Labor leader Anthony Albanese will hold a campaign rally in Sydney this Sunday to prepare for an election next year after telling MPs there was a 50 per cent chance the government would call a snap poll before its stated plan for a federal budget on March 29.

Mr Albanese told Labor MPs to attend a meeting in Canberra this Friday to discuss the election plan, setting up the last caucus meeting of the year amid policy debates on religious freedom, the economy and climate change.

Anthony Albanese told Labor MPs: “The government is fracturing to the right and to the left. This is a government that has run its course.”Credit:Alex Ellinghausen

The Opposition Leader reminded caucus members on Tuesday that he had often said he would “kick with the wind in the fourth quarter” of the election cycle, adding that they were now in the final quarter and doing what he had planned.

“The government is fracturing to the right and to the left. This is a government that has run its course,” he told the gathering, according to a caucus spokesman.

One day after the government released its draft calendar for Parliament next year, Mr Albanese told colleagues the plan allowed only 10 days of sittings in the lower house before August next year.

He pointed to one feature of the calendar – the absence of any Parliament in the week after Australia Day – to tell MPs to be ready for a March election.

“He said this Sunday we would hold our first campaign rally. He advised members that we will have a further caucus meeting on Friday this week where he will talk about the campaign,” the caucus spokesman said.

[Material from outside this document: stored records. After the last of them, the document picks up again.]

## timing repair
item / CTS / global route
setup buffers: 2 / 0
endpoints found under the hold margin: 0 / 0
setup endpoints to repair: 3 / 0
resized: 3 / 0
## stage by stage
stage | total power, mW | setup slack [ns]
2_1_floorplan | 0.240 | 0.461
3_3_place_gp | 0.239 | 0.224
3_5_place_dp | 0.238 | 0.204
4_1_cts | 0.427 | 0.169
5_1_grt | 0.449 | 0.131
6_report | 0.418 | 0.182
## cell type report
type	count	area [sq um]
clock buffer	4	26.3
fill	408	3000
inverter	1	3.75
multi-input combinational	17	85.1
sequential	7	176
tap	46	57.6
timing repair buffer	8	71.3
## ./design.v

```verilog
module ram (
    input  logic        clk,
    input  logic        rst_n,
    input  logic        rx_valid,
    input  logic [9:0]  din,
    output logic [7:0]  dout,
    output logic        tx_valid
);
    reg [7:0] mem [255:0];
    reg [7:0] rd_address, wr_address;
    always @(posedge clk) begin
        if (!rst_n) begin
            dout                <= 0;
            tx_valid            <= 0;
            rd_address          <= 0;
            wr_address          <= 0;
        end 
        else if (rx_valid) begin
            if (din[9:8] == 2'b00) begin
                wr_address      <= din[7:0];
                tx_valid        <= 0; 
            end 
            else if (din[9:8] == 2'b01) begin
                mem[wr_address] <= din[7:0];
                tx_valid        <= 0; 
            end
            else if (din[9:8] == 2'b10) begin
                rd_address      <= din[7:0];
                tx_valid        <= 0; 
            end
            else if (din[9:8] == 2'b11) begin
                dout            <= mem[rd_address];
                tx_valid        <= 1; 
            end 
        end 
    end
endmodule
module slave(
    input  logic             clk,
    input  logic             MOSI,
    input  logic             rst_n,
    input  logic             SS_n,
    input  logic             tx_valid,
    input  logic [7:0]       tx_data,
    output logic [9:0]       rx_data,
    output logic             rx_valid,
    output logic             MISO
);
    typedef enum logic [2:0] {
        IDLE      = 3'b000,
        WRITE     = 3'b001,
        CHK_CMD   = 3'b010,
        READ_ADD  = 3'b011,
        READ_DATA = 3'b100
    } SPI_slave_state_e;
    (*fsm_encoding ="sequential"*)
    SPI_slave_state_e   state          ,next_state;
    reg                                 next_rx_valid;
    reg [9:0]                           next_rx_data;
    reg                                 next_MISO;
    reg                 rd_addr_loaded ,next_rd_addr_loaded;
    int                 counter        ,next_counter;
    always @ (posedge clk) begin 
        if (~rst_n) begin 
            state           <= IDLE;
            rd_addr_loaded  <= 0;
            rx_valid        <= 0;
            MISO            <= 0;
            rx_data         <= 0;
            counter         <= 0;
        end
        else begin 
            state           <= next_state;
            rd_addr_loaded  <= next_rd_addr_loaded;
            rx_valid        <= next_rx_valid;
            MISO            <= next_MISO;
            rx_data         <= next_rx_data;
            counter         <= next_counter;
        end
    end
    always @(*) begin
        next_state          = state;
        next_rd_addr_loaded = rd_addr_loaded;
        next_rx_valid       = rx_valid;
        next_MISO           = MISO;
        next_rx_data        = rx_data;
        next_counter        = counter;
        case (state)
            IDLE: begin
                next_rx_valid   = 0;
                if (~SS_n)                  next_state = CHK_CMD;
            end
            CHK_CMD: begin 
                if (SS_n)                   next_state = IDLE;
                else if (~MOSI)             next_state = WRITE;
                else begin
                    if  (rd_addr_loaded)    next_state = READ_DATA;
                    else                    next_state = READ_ADD;
                end
                next_counter = 10;
            end
            WRITE: begin
                if (SS_n)                   next_state = IDLE;
                if (counter > 0) begin
                    next_rx_data [next_counter-1] = MOSI;
                    next_counter = counter - 1;
                end
                else next_rx_valid = 1;
            end
            READ_ADD: begin
                if (SS_n)                   next_state = IDLE;
                if (counter > 0) begin
                    next_rx_data [next_counter-1] = MOSI;
                    next_counter = counter - 1;
                end
                else begin 
                    next_rx_valid = 1;
                    next_rd_addr_loaded = 1;
                end
            end
            READ_DATA: begin 
                if (SS_n)                   next_state = IDLE;
                if (tx_valid)  
                begin 
                    next_rx_valid = 0;
                    if (counter > 0) begin 
                        next_counter = counter - 1;  
                        next_MISO = tx_data[counter-1];
                    end
                    else next_rd_addr_loaded = 0;
                end
                else begin
                    if (counter > 0) begin
                        next_rx_data [next_counter-1] = MOSI;
                        next_counter = counter - 1;
                    end
                    else begin 
                        next_rx_valid = 1;
                        next_counter = 9;  
                    end
                end
            end
        endcase
    end
endmodule
module wrapper  (
    input  logic       clk,
    input  logic       rst_n,
    input  logic       MOSI,
    input  logic       SS_n,
    output logic       MISO
);
    wire [9:0]  rx_data;
    wire        rx_valid, tx_valid;
    wire [7:0]  tx_data;
    slave Slave_instance (
        .clk(clk),
        .rst_n(rst_n),
        .tx_valid(tx_valid),
        .MOSI(MOSI),
        .SS_n(SS_n),
        .tx_data(tx_data),
        .rx_data(rx_data),
        .rx_valid(rx_valid),
        .MISO(MISO)
    );
    ram Ram_instance (
        .clk(clk),
        .rst_n(rst_n),
        .rx_valid(rx_valid),
        .din(rx_data),
        .dout(tx_data),
        .tx_valid(tx_valid)
    );
endmodule
```

## ./run.sh

```bash
#!/bin/bash
# OpenROAD 26Q1-2900-gdf79404cd8, Yosys 0.63+post, stock flow scripts
make -C /OpenROAD-flow-scripts/flow DESIGN_CONFIG=/design/flow/config.mk WORK_HOME=/design/flow/orfs finish
```

## ./config.mk

```make
export PLATFORM = sky130hd
export DESIGN_NAME = wrapper
export DESIGN_NICKNAME = wrapper
export VERILOG_FILES = /design/flow/design.v
export SDC_FILE = /design/flow/constraint.sdc
export NUM_CORES = 4
export LEC_CHECK = 1
export CORE_UTILIZATION = 50
```

## ./constraint.sdc

```tcl
current_design wrapper

set clk_period 55.5
set clk_io_pct 0.2

create_clock -name clk0 -period $clk_period [get_ports {clk}]

set non_clock_inputs [all_inputs -no_clocks]
set_input_delay [expr $clk_period * $clk_io_pct] -clock clk0 $non_clock_inputs
set_output_delay [expr $clk_period * $clk_io_pct] -clock clk0 [all_outputs]
```

==> impl_metrics.py <==
# Metrics from the implementation run
metrics = {
    "outcome": {
        "outcome": "completed",
    },
    "synth": {
        "yosysUniqueCellTypes": 74,
        "ys.flop_type": "edfxtp_1",
        "synth_seq_share": 0.749,
        "edf_count": 2048,
        "synth_flops": 2123,
        "avgSynthCellArea_um2": 21.3,
        "yosys.area.top_type": "edfxtp_1",
        "topCellsByArea": "edfxtp_1 73%, mux4_2 18%, dfxtp_1 1.8%",
        "synthArstFlopShare": 0,
        "yosys_warnings": 3,
        "top_cell_area_share": 0.731,
        "ys_cells": 3946,
        "most_common_cell": "edfxtp_1",
        "syn_area_mm2": 0.0841,
        "synth_cells": 3946,
        "common_cells": "2048 x edfxtp_1, 682 x mux4_2, 345 x nor2_1",
        "yosys_area_mm2": 0.0841,
    },
    "hold_path": {
        "holdPathStages": 2,
        "min_to": "Slave_instance.state[2]",
        "min_path_type": "reg2reg",
        "min_from": "Slave_instance.state[0]",
    },
    "placement": {
        "place_hpwl_mm": 132,
        "dp_slack_ns": 40.79,
        "numPortBuffers": 4,
        "globalplace.congestion": 0.905,
    },
    "global_route": {
        "grt_first_pass_wirelength_mm": 306,
        "grt_max_degree": 109,
        "track_usage": 0.287,
        "antenna_found_initial": 1,
        "grt_overflow": 0,
        "first_global_vias": 44700,
    },
    "sta": {
        "slew_viol_final": 0,
        "clock.fmax_mhz": 71.9,
        "worst_pin_slew_ns": 0.975,
        "final-hold-violation-count": 0,
        "setup-tns-final_ns": 0,
        "finalCritPeriodShare": 0.251,
        "finalSetupViolCount": 0,
        "fin_crit_ns": 13.91,
        "skew_ns": 0.0306,
        "grt_setup_unrepaired": "no",
        "holdWs_ns": 0.448,
        "fin_ws_ns": 41.59,
        "slew_headroom": 0.346,
    },
    "drt": {
        "wl_per_cell_um": 32.7,
        "drt_iter0_markers": 2984,
        "postRouteAntennaNets": 0,
        "drc": 0,
        "vias": 39900,
        "dr.pass1.iters": 5,
        "viasPerCell": 6.23,
        "wirelength_mm": 209,
    },
    "critical_path": {
        "critPathKind": "in2reg",
        "path_buffers": 3,
        "cp_max_fo": 16,
        "cp.required_ns": 55.94,
        "slowest_stage": "nand3_1",
        "start_kind": "input port",
        "rr_startpoint": "Slave_instance.counter[0]",
        "max_stage_delay_ns": 0.72,
        "crit_family": "simple AND/OR/NAND/NOR gates",
        "timing.critical_path.mode_cell": "buf_4",
        "r2r-end": "Slave_instance.rx_data[9]",
        "cp_cell_sequence": "clkdlybuf4s50_1 -> buf_4 -> nand4b_1 -> nor3_1 -> nand3_1 -> buf_4 -> nor2_1",
        "arrival_ns": 14.35,
        "worst-r2r-setup-slack_ns": 49.70,
        "rr_worst_depth": 13,
        "end_kind": "flop",
    },
    "cts": {
        "post-cts-setup-buffer-count": 0,
        "clk_latency_ns": 0.83,
        "cts.htree.levels": 4,
        "numClockSinks": 2123,
        "clkTransAtPathRegs_ns": 0.06,
        "hold_buffers": 0,
        "cts_buffers": 208,
        "cts_tree": "done",
        "cts_root_buf": "clkbuf_16",
        "clock_path_buffers": 3,
        "cts_resized": 0,
    },
    "finish": {
        "area_delta_synth_final_pct": 11.2,
        "drive_above_1_share": 0.270,
        "fin_util": 0.560,
    },
    "power": {
        "comb_power_share": 0.034,
        "clockPowerShare": 0.425,
        "peakVddDrop_mv": 0.0363,
        "power_switching_share": 0.204,
        "switchingPower_uw": 652,
        "power_density_mw_per_mm2": 34.2,
        "pwr-share-seq": 0.541,
        "p_int_mw": 2.55,
        "p_leak_nw": 26.5,
    },
    "die": {
        "coreArea_mm2": 0.167,
        "die.size.y_um": 412,
        "fp_util": 0.503,
        "die_w_um": 412,
        "rows": 150,
        "dieArea_mm2": 0.170,
        "num_io_pins": 5,
    },
    "run": {
        "cap_violations": 0,
        "openroad.warnings": 33,
    },
}
logic make-up (layout without fill, tap and decap cells):
logic type / Yosys count / count (layout) / share of synthesized area
adders and majority gates: 3 / 3 / 0.000446
muxes: 704 / 704 / 0.185
other: 0 / 1 / 0
buffers and inverters: 248 / 504 / 0.0112
xor gates and xnor gates: 39 / 39 / 0.00406
AOI/OAI and AO/OA: 179 / 179 / 0.0135
DFF: 2123 / 2123 / 0.749
and+or+nand+nor: 650 / 650 / 0.0364
worst max path at each step:
stage     startpoint                 endpoint  slack, ns  depth (start not counted)
6_report       rst_n  Ram_instance.mem[19][1]      41.59                          7
5_1_grt        rst_n  Ram_instance.mem[99][2]      41.46                          7
4_1_cts        rst_n  Ram_instance.mem[35][1]      41.66                          7
routing by layer:
layer  part of all wire  wire [µm]  track usage  vias up
met5             0.0026        544       0.0249        -
met4              0.036       7520       0.0771       12
met3               0.14      29900        0.182      331
met2               0.49     102000        0.415     2433
met1               0.33      69200        0.396    20400
li1                   -          -            -    16800
worst min-delay path: cells and delay by family, from the launching register on:
kind / cells / cell delay [ns]
and+or+nand+nor: 1 / 0.04
buffers and inverters: 1 / 0.06
DFF: 1 / 0.30
power groups by stage:
stage	Combinational [mW]	Sequential (mW)	Clock, mW
final	0.108	1.73	1.36
after global routing	0.119	1.73	1.44
after CTS	0.106	1.73	1.39
cell type report:
type	instances	area (µm²)
clock buffers	259	5500
repair buffers	117	963
fillers	12200	73500
well taps	2204	2760
multi-input cells	1575	20200
clock inverters	115	1050
inverters	13	48.8
flip-flops and latches	2123	63000
diodes	1	2.50
through the flow:
step                      cell area [µm²]  power [mW]  std cells
final                               93500        3.20       6407
after global routing                93500        3.29       6406
after CTS                           93500        3.23       6406
after detailed placement            87000        1.87       6032
after global placement              87000        1.87       6032
after floorplan                     84100        1.85       3946
flip-flops by register name, indices dropped and copies added (netlist names):
name / flops
Ram_instance.rd_address: 8
Slave_instance.state: 5
Slave_instance.rx_data: 10
Ram_instance.dout: 8
Slave_instance.MISO: 1
Slave_instance.counter: 32
Slave_instance.rx_valid: 1
Ram_instance.wr_address: 8
Ram_instance.tx_valid: 1
Slave_instance.rd_addr_loaded: 1
Ram_instance.mem: 2048
cell usage in the layout (no fill, tap or decap), types with 18 or more instances in the layout:
master     Yosys  routed
nor4_1        22      22
mux4_2       682     682
nor2_1       345     345
clkinv_1       0      34
buf_4          2     107
edfxtp_1    2048    2048
mux2i_1       21      21
a21oi_1       51      51
nand2_1       81      81
nand4_1       18      18
o21ai_0       40      40
clkinv_2       0      46
clkbuf_16      0     212
bufinv_16      0      18
clkbuf_1     161      45
xnor2_1       25      25
dfxtp_1       75      61
nand3_1       33      31
nor3_1        40      39
Power figures rest on the tool's default switching activity, not on a simulated workload.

Mr Albanese said Labor was competitive in the election contest and this was a “testament to the discipline of the team” in the light of the fortunes for other oppositions during the pandemic.

“The government does not deserve a second decade in politics,” he told the meeting. “If elected, we will be the most experienced incoming Labor government in history.”

He said it was “50:50” whether the Labor caucus would meet again in Parliament before the election, given the prospect of a March poll.